3 手合わせ ①
流枝の民の商人ルースと月夜の民たちはルクァイヤッドを中心に取引の内容をまとめ、正式に契約を結ぶと、これからの基本的な行動予定を立ててその日の商談を無事に終えた。
食堂に戻ってきたルクァイヤッドたちからの報告を聞き、話し合いがうまくいったことを他の月夜の民たちが喜んだのは言うまでもない。
だが、実際に商談の場にいた者の内の一人であるユーニスは、腑に落ちないといった様子で首をかしげながら食堂の椅子に腰かけて言った。
「それにしても彼は何を考えているのかしら。戦場についていきたいだなんて。腕が立つようにも見えなかったけど」
「まあ、いいじゃないか。戦場と言っても、本陣に来るだけで最前線に立つわけじゃない。安全なところで高みの見物でもしていてもらえばいいさ」
軽い口調でそう応じたのはフィンレーだ。彼はエンリェードを促し、食堂にしつらえられた優美なダイニングテーブルの一席に着く。
それを横目に見ながらイドラスは釘を刺すように呟いた。
「本陣が魔術による攻撃を受けたら、そんな悠長なことは言っていられないと思うがな」
「その対策を考えるのも私たちの仕事ですから、作戦会議をしなければいけませんね。でもその前に、エンリェード卿に他の人たちを紹介しましょう」
ルクァイヤッドが穏やかにそう割って入ると、今日ここへやってきたばかりのエンリェードに向けて、月夜の民の仲間たちを順に一人ずつ紹介をしていく。
それが終わると、彼らは夕食を摂りながらエンリェードも交えて今後のことを話し合うこととなった。
とはいえ月夜の民に必要なのは魔力のみなので、食事をする必要があるのは流枝の民のフィンレーだけだ。そういった生活様式の違いも、普通の人間と月夜の民が共存しづらい要因の一つであると言える。
だが、彼らはフィンレーの食事に合わせて魔力薬を調合した酒や紅茶を共に楽しむことを好んだ。
「さあ、今日は仕入れたばかりの鹿肉ですよ、フィンレー卿! そしてみなさんのお茶は、キナヤトエル様直伝のオールド・ブラッドベリーティーです!」
そう言いながら料理とティーポットを両手に持って意気揚々と食堂に入ってきたのは、小柄で恰幅のいい流枝の民の若者だった。もっとも、彼の瞳の色も鮮血の赤をたたえており、月夜の民の一人であることが見て取れる。

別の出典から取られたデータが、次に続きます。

===== src/hdl/iso9660_dir_record_parser.sv =====
// ----------------------------------------------------------------------------
// iso9660_dir_record_parser
// parses iso 9660 directory records from a byte stream into entries
// ----------------------------------------------------------------------------
// One byte of directory extent data is taken per cycle, back to back, while
// data_stall is low, and at most one entry comes out per byte, in the cycle
// after the record engine reads that byte. Bytes pass a classifying input
// register and a short fifo (QUEUE_DEPTH deep) before the record engine, so a
// stalled entry output lets up to QUEUE_DEPTH + 1 bytes in before data_stall
// rises; the engine updates its state for every byte it takes, which sets the
// rate of one byte per clock. Zero-length bytes skip to the sector end; after
// an error entry the rest of the extent is dropped.
module iso9660_dir_record_parser
  import idrp_pkg::*;
#(
  parameter int QDEPTH = QUEUE_DEPTH
) (
  input  logic        clk,
  input  logic        rst,
  input  logic        data_valid,
  output logic        data_stall,
  input  logic [7:0]  data_byte,
  input  logic        last_in_sector,
  input  logic        end_of_extent,
  output logic        entry_valid,
  input  logic        entry_stall,
  output logic [1:0]  entry_kind,
  output logic [2:0]  error_code,
  output logic [31:0] extent_address,
  output logic [31:0] data_length,
  output logic        multi_extent,
  output logic [7:0]  kept_name_length,
  output logic        skip_directory
);

  logic       push_valid;
  logic       push_ready;
  byte_info_t push_item;
  logic       pop_valid;
  logic       pop_ready;
  byte_info_t pop_item;

  idrp_front u_front (
    .clk            (clk),
    .rst            (rst),
    .data_valid     (data_valid),
    .data_stall     (data_stall),
    .data_byte      (data_byte),
    .last_in_sector (last_in_sector),
    .end_of_extent  (end_of_extent),
    .push_valid     (push_valid),
    .push_ready     (push_ready),
    .push_item      (push_item)
  );

  idrp_queue #(
    .DEPTH (QDEPTH)
  ) u_queue (
    .clk        (clk),
    .rst        (rst),
    .push_valid (push_valid),
    .push_ready (push_ready),
    .push_item  (push_item),
    .pop_valid  (pop_valid),
    .pop_ready  (pop_ready),
    .pop_item   (pop_item)
  );

  idrp_engine u_engine (
    .clk              (clk),
    .rst              (rst),
    .pop_valid        (pop_valid),
    .pop_ready        (pop_ready),
    .pop_item         (pop_item),
    .entry_valid      (entry_valid),
    .entry_stall      (entry_stall),
    .entry_kind       (entry_kind),
    .error_code       (error_code),
    .extent_address   (extent_address),
    .data_length      (data_length),
    .multi_extent     (multi_extent),
    .kept_name_length (kept_name_length),
    .skip_directory   (skip_directory)
  );

endmodule

===== config.mk =====
export PLATFORM = sky130hd
export DESIGN_NAME = iso9660_dir_record_parser
export DESIGN_NICKNAME = d
export VERILOG_FILES = /design/src/hdl/idrp_pkg.sv /design/src/hdl/idrp_front.sv /design/src/hdl/idrp_queue.sv /design/src/hdl/idrp_engine.sv /design/src/hdl/iso9660_dir_record_parser.sv
export SDC_FILE = /design/constraint.sdc
export NUM_CORES = 1
export LEC_CHECK = 0
export BUFFER_PORTS_ARGS = -buffer_cell sky130_fd_sc_hd__buf_4
export CORE_ASPECT_RATIO = 1.1
export CORE_MARGIN = 4
export CORE_UTILIZATION = 45
export DETAILED_ROUTE_END_ITERATION = 12
export PLACE_DENSITY_LB_ADDON = 0.15
export SYNTH_ARGS = -nofsm -noshare
export SYNTH_HDL_FRONTEND = slang
export SYNTH_SLANG_ARGS = --single-unit

===== constraint.sdc =====
create_clock -name clk -period 10.4 [get_ports clk]
set_clock_uncertainty 0.15 [all_clocks]
set_input_delay 2.08 -clock clk [delete_from_list [all_inputs] [get_ports clk]]
set_output_delay 2.08 -clock clk [all_outputs]
set_load 0.005 [all_outputs]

「ああ、サム、ありがとう。エンリェード、さっき紹介の場にいなかった彼が、俺の専属料理長とでも言うべきサム君だ。いつも俺の食事と、みんなのお茶を用意してくれる。魔力資源の在庫管理も担っているし、俺たちにはなくてはならない存在だ」
「これはどうも。エンリェード卿は黒狼公のご子息とうかがったので、お父様がお好きだったというお茶を用意しましたよ。お好みが同じなら、きっとお口に合うはずです。さあ、どうぞ!」
サムは元気にそう言うとティーポットからお茶を注ぎ、温かな湯気の立ち昇るカップを半ば強引にエンリェードに手渡した。
「ありがとう」
サムの勢いにやや気圧されながら、エンリェードはそれを受け取って口をつける。
魔力薬と食品との調合は非常に難しいと言われているが、それは魔力薬特有の苦味もほとんどなく、むしろオールド・ブラッドベリーの華やかな香りと酸味に溶け込んで絶妙なスパイスに仕上がっていた。
「こんなにおいしいお茶は初めてです」
驚きながらエンリェードが呟くように言うと、サムはすっかり満足した様子で何度もうなずく。
「サム、私にもちょうだい。今夜は遠出する予定だから、補給しておかなきゃ」
「もちろんです! さあどうぞ、レディ・ユーニス。みなさんもぜひ」
サムは大きな声で言って、一同にお茶を振る舞い始める。
それを愉快そうに眺めながら一人食事を始めたフィンレーは、やがておもむろに隣のエンリェードの方へ顔を向け、「それで」と口を切った。
「俺の記憶が正しければ、あの商人殿との話し合いのあいだ、君は一言も口を利かなかったように思うが、君の意見も聞かせてもらえるか?」
その言葉に他の月夜の民たちも一斉にエンリェードの方へと視線を向ける。
「私も同じ気持ちです。何も仰らなかったということは、基本的には我々の方針に賛同してくださっているものととらせていただいていますが、個人的なご意見やお考えはぜひ一度お聞きしておきたいです」
ルクァイヤッドの言葉にイドラスも黙然とうなずく。
そんな彼らの視線を受け、エンリェードはカップをテーブルの上にそっと置くと、窓の外に広がる夜のように静かな声音で言葉を紡いだ。